— Exercise brief —
Set down exactly, from the records below, the line with "afterwards: timing with" through the line with "Step 2 moves", and nothing else.

### Supplied material ###

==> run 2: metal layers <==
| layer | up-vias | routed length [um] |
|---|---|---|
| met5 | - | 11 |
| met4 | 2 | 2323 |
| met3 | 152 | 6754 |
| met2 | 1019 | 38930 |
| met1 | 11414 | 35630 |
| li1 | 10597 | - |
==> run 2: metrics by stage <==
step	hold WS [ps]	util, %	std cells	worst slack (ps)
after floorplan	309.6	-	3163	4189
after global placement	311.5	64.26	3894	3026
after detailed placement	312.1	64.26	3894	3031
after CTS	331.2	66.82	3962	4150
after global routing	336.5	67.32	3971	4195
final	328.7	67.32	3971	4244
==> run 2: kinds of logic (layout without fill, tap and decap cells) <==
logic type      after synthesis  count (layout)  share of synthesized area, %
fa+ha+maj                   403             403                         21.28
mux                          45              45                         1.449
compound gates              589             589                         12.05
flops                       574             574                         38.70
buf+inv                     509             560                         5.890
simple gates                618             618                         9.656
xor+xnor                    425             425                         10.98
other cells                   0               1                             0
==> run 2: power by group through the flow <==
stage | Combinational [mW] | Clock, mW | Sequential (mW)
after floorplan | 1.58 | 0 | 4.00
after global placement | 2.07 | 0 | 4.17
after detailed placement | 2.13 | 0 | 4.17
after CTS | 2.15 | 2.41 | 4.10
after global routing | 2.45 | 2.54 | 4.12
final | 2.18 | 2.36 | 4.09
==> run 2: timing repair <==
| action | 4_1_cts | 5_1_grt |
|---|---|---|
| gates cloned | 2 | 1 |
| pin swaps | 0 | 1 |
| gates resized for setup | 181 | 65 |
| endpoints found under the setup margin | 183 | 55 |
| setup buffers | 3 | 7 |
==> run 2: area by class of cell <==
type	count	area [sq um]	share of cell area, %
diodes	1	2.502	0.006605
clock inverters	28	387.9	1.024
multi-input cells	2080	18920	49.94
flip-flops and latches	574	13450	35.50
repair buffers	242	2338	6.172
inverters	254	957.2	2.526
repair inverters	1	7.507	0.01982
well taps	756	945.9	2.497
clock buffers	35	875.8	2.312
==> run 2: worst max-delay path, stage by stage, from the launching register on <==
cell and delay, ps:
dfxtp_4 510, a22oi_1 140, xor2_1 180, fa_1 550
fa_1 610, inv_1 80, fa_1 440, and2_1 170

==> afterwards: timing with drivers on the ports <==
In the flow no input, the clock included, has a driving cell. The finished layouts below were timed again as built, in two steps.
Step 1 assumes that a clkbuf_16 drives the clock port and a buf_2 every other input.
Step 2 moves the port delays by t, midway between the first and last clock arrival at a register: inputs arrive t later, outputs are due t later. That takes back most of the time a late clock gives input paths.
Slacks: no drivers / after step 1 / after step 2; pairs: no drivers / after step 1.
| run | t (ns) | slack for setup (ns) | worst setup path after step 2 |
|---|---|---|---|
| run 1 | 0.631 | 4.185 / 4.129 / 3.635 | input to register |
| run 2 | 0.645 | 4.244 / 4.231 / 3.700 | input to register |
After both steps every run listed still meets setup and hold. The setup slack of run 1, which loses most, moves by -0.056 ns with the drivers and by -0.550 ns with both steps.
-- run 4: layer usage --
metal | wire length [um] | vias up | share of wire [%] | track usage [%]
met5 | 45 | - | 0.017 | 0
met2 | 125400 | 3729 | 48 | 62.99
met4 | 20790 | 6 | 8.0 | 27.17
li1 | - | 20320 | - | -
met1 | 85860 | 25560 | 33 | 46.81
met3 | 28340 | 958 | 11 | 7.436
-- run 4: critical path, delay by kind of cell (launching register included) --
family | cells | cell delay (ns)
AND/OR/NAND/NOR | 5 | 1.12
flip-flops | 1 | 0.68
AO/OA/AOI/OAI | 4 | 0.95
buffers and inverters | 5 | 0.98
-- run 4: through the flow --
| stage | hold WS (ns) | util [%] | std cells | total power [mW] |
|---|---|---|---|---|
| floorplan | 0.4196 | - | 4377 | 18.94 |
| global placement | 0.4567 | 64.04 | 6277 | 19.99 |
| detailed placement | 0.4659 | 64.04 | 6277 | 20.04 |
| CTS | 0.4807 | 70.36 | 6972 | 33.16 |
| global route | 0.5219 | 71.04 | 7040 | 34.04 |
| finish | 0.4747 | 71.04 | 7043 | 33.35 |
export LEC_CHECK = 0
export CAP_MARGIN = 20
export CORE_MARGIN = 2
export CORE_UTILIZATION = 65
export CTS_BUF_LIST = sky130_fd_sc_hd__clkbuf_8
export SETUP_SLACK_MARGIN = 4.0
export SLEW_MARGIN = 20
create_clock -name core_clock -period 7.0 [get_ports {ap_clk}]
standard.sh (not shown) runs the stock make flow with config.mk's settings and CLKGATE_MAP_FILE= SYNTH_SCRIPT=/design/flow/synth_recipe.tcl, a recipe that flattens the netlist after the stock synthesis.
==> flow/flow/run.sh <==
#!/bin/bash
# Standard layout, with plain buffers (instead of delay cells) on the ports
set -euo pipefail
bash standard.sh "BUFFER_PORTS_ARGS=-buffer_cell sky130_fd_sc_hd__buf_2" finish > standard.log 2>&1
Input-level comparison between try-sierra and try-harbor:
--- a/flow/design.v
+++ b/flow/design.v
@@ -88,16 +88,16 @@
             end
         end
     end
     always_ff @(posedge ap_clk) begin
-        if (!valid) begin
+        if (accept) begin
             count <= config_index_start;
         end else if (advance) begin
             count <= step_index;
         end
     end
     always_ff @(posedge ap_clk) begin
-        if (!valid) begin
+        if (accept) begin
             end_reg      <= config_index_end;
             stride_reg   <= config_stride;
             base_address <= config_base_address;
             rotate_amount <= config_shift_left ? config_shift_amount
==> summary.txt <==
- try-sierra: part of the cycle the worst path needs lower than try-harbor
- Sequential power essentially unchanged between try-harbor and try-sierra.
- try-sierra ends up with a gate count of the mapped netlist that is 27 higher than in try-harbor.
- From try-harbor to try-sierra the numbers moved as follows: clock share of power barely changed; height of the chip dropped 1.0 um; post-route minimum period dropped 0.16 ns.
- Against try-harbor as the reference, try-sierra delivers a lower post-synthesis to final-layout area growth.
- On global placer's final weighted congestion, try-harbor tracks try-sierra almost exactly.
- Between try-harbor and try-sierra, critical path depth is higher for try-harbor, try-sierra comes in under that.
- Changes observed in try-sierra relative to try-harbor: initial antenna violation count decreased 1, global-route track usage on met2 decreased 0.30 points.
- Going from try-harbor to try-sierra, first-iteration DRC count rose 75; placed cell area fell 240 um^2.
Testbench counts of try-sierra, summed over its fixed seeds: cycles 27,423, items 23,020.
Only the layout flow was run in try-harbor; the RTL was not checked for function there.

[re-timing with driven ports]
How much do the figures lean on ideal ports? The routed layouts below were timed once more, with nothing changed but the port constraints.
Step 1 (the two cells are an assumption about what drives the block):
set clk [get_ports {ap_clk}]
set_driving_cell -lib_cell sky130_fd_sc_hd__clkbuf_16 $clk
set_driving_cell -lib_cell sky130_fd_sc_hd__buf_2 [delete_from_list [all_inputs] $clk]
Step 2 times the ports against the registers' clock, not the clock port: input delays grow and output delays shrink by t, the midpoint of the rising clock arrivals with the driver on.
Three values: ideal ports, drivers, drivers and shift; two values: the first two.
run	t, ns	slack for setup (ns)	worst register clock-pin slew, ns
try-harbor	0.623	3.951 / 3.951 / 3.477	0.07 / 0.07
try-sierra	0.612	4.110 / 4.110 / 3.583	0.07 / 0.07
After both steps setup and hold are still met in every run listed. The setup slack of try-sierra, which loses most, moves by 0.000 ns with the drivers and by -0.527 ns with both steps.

###
### Supplied material ###

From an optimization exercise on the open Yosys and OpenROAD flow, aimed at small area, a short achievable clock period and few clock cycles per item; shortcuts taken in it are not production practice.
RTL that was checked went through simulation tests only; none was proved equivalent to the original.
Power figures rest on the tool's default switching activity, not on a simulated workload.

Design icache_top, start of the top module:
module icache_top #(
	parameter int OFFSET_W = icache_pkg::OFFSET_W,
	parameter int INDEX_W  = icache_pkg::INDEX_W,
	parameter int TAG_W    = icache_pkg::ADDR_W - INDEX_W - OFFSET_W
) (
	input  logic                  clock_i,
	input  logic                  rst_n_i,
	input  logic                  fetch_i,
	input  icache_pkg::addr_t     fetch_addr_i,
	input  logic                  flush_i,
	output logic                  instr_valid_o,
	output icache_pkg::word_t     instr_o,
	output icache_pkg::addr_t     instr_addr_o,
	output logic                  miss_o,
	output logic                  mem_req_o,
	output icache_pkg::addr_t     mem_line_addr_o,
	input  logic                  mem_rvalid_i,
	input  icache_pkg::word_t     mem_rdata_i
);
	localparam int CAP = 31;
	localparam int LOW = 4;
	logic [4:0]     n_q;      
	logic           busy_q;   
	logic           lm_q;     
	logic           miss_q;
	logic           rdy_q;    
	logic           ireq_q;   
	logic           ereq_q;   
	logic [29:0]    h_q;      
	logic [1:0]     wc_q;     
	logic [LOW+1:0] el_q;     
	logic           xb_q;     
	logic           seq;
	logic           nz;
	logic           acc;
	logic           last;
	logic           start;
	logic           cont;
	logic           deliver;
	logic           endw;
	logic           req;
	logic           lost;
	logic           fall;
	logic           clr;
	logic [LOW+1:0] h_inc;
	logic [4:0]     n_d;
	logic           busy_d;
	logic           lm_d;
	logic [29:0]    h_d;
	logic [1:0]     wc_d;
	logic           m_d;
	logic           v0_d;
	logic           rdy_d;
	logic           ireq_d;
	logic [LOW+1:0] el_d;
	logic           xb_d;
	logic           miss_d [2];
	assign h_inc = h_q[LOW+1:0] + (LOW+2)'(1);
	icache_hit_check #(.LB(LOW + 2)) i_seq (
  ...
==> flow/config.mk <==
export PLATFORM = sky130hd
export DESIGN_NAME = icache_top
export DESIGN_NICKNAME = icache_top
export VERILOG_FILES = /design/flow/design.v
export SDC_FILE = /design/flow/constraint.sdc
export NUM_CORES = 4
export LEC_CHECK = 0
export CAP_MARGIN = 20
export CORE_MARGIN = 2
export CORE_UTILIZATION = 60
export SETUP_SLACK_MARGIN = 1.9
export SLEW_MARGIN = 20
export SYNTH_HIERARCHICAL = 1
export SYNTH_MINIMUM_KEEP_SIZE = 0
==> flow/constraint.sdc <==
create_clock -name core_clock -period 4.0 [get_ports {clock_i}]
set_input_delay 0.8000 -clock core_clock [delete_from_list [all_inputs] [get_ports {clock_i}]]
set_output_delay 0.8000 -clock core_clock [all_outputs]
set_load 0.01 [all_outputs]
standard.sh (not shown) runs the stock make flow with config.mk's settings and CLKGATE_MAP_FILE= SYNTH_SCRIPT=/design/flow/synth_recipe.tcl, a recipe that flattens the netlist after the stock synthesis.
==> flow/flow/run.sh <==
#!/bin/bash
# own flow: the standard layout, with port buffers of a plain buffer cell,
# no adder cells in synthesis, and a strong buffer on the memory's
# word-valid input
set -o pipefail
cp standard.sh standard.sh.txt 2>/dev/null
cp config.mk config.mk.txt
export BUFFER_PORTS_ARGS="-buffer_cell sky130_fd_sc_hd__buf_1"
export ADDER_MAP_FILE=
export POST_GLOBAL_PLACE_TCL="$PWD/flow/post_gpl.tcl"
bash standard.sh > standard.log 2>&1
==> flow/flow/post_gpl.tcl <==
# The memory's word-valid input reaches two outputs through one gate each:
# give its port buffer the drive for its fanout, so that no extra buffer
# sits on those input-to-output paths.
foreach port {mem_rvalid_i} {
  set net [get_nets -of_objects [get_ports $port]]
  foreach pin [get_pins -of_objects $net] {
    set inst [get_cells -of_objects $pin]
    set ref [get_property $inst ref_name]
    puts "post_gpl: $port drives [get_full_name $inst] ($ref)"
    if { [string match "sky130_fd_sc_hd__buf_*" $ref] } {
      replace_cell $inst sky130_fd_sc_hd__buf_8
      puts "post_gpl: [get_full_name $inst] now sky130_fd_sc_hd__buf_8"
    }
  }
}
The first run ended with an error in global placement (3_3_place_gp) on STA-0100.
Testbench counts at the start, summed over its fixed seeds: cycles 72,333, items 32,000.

###

— Result —
==> afterwards: timing with drivers on the ports <==
In the flow no input, the clock included, has a driving cell. The finished layouts below were timed again as built, in two steps.
Step 1 assumes that a clkbuf_16 drives the clock port and a buf_2 every other input.
Step 2 moves the port delays by t, midway between the first and last clock arrival at a register: inputs arrive t later, outputs are due t later. That takes back most of the time a late clock gives input paths.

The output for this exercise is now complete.